繋いだ手を握り返すと、マリアは幸せそうに笑った。

エキドナの場合
二人きりで話そうとカインを連れ出すエキドナ。
組織のメンバーがこっそり見守る中、エキドナはカインに思いのたけをぶつける。
いいことばかりではなかったけれど、自分を受け入れてくれる人がいて嬉しかったこと。
みんなと、カインと一緒にいつまでも暮らせればいいと思っていること。
生きてここに帰ろう。二人は約束した。

ノアの場合
いつもは飲んだくれているノアだったが、今日に限っては酒を飲んでいなかった。
復讐に燃えるカインを見て、彼女はかつての自分を思い出していた。
憤りのままに動いたが、それでも世の中は変わらない。ノアは、諦めてしまった。
しかし、カインと共にいることで彼女の心に再び火がともった。
素面のノアの告白を、カインは受け入れた。ぬるくなった酒が、今までで一番美味しく感じた。

ベロニカの場合
二人きりで話そうとカインを連れ出すベロニカ。
しかし、いざ二人きりになるとベロニカはしどろもどろになってうまく話せない。
どちらかが、あるいは二人とも死んでしまう覚悟はするべきだと言うベロニカ。
しかし、カインを失うことを怖れ、そんな思いを抱く自分を弱くなったと言う。
守ってやるとうなずいたカインに、ベロニカははにかみながら感謝した。

ハーティーの場合
路地裏にカインを呼び出したハーティー。
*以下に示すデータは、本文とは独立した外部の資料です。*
## src/rtl/tmdd_pkg.sv

```systemverilog
package tmdd_pkg;

    // Default sizing of the top level
    localparam int MAX_COLS_DEF  = 256;
    localparam int MAX_ROWS_DEF  = 1024;
    localparam int CELL_BITS_DEF = 24;

    // Register file layout
    localparam int ROWS_CFG_W = 11;
    localparam int COLS_CFG_W = 9;
    localparam int COEF_W     = 16;
    localparam int CFG_DATA_W = 16;
    localparam int CFG_IDX_W  = 2;

    // Q0.16 coefficients
    localparam int FRAC_BITS = 16;

    localparam logic [ROWS_CFG_W-1:0] ROWS_RESET   = 11'd64;
    localparam logic [COLS_CFG_W-1:0] COLS_RESET   = 9'd64;
    localparam logic [COEF_W-1:0]     WEIGHT_RESET = 16'd6554;
    localparam logic [COEF_W-1:0]     DECAY_RESET  = 16'd0;

    typedef enum logic [CFG_IDX_W-1:0] {
        REG_GRID_ROWS     = 2'd0,
        REG_GRID_COLS     = 2'd1,
        REG_SPREAD_WEIGHT = 2'd2,
        REG_DECAY_FACTOR  = 2'd3
    } cfg_reg_t;

    // Sequencer -> datapath
    typedef struct packed {
        logic take;
        logic update;
        logic sum;
        logic mul1;
        logic mul2;
        logic emit;
    } tmdd_cmd_t;

    // Datapath -> sequencer
    typedef struct packed {
        logic drop;
        logic centre_valid;
        logic out_free;
    } tmdd_stat_t;

endpackage

```

## src/rtl/tmdd_ctrl.sv

```systemverilog
module tmdd_ctrl (
    input  logic                clk,
    input  logic                rst_n,
    input  logic                in_valid,
    input  tmdd_pkg::tmdd_stat_t stat,
    output logic                in_ready,
    output tmdd_pkg::tmdd_cmd_t  cmd
);
    import tmdd_pkg::*;

    typedef enum logic [5:0] {
        ST_IDLE   = 6'b000001,
        ST_UPDATE = 6'b000010,
        ST_SUM    = 6'b000100,
        ST_MUL1   = 6'b001000,
        ST_MUL2   = 6'b010000,
        ST_EMIT   = 6'b100000
    } state_t;

    state_t state_reg, state_next;

    always_ff @(posedge clk or negedge rst_n)
    begin
        if (!rst_n)
        begin
            state_reg <= ST_IDLE;
        end
        else
        begin
            state_reg <= state_next;
        end
    end

    always_comb
    begin
        state_next = state_reg;
        cmd        = '0;
        in_ready   = 1'b0;
        case (state_reg)
            ST_IDLE:
            begin
                in_ready = 1'b1;
                if (in_valid)
                begin
                    cmd.take = 1'b1;
                    // dropped padding stays idle; line-store contents and counters are left as they were
                    if (!stat.drop)
                    begin
                        state_next = ST_UPDATE;
                    end
                end
            end
            ST_UPDATE:
            begin
                cmd.update = 1'b1;
                state_next = stat.centre_valid ? ST_SUM : ST_IDLE;
            end
            ST_SUM:
            begin
                cmd.sum    = 1'b1;
                state_next = ST_MUL1;
            end
            ST_MUL1:
            begin
                cmd.mul1   = 1'b1;
                state_next = ST_MUL2;
            end
            ST_MUL2:
            begin
                cmd.mul2   = 1'b1;
                state_next = ST_EMIT;
            end
            ST_EMIT:
            begin
                if (stat.out_free)
                begin
                    cmd.emit   = 1'b1;
                    state_next = ST_IDLE;
                end
            end
            default:
            begin
                state_next = ST_IDLE;
            end
        endcase
    end
endmodule

```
今回こそ決着をつけるという。
自分には暴力以外に価値がないと思っているハーティーには、これしかないのだ。
いつも以上に激しいハーティーの猛攻をいなし勝利するカイン。
負けたのだからとどめをさせと言うハーティーに、カインは手を差し伸べた。
それは拳しか作れないハーティーが、生まれて初めて掴んだ手だった。


以上です。
続編は、好感度イベントが難しいんだよなぁ。というわけで予約はしません。
でも時間がとれたら書くと思います。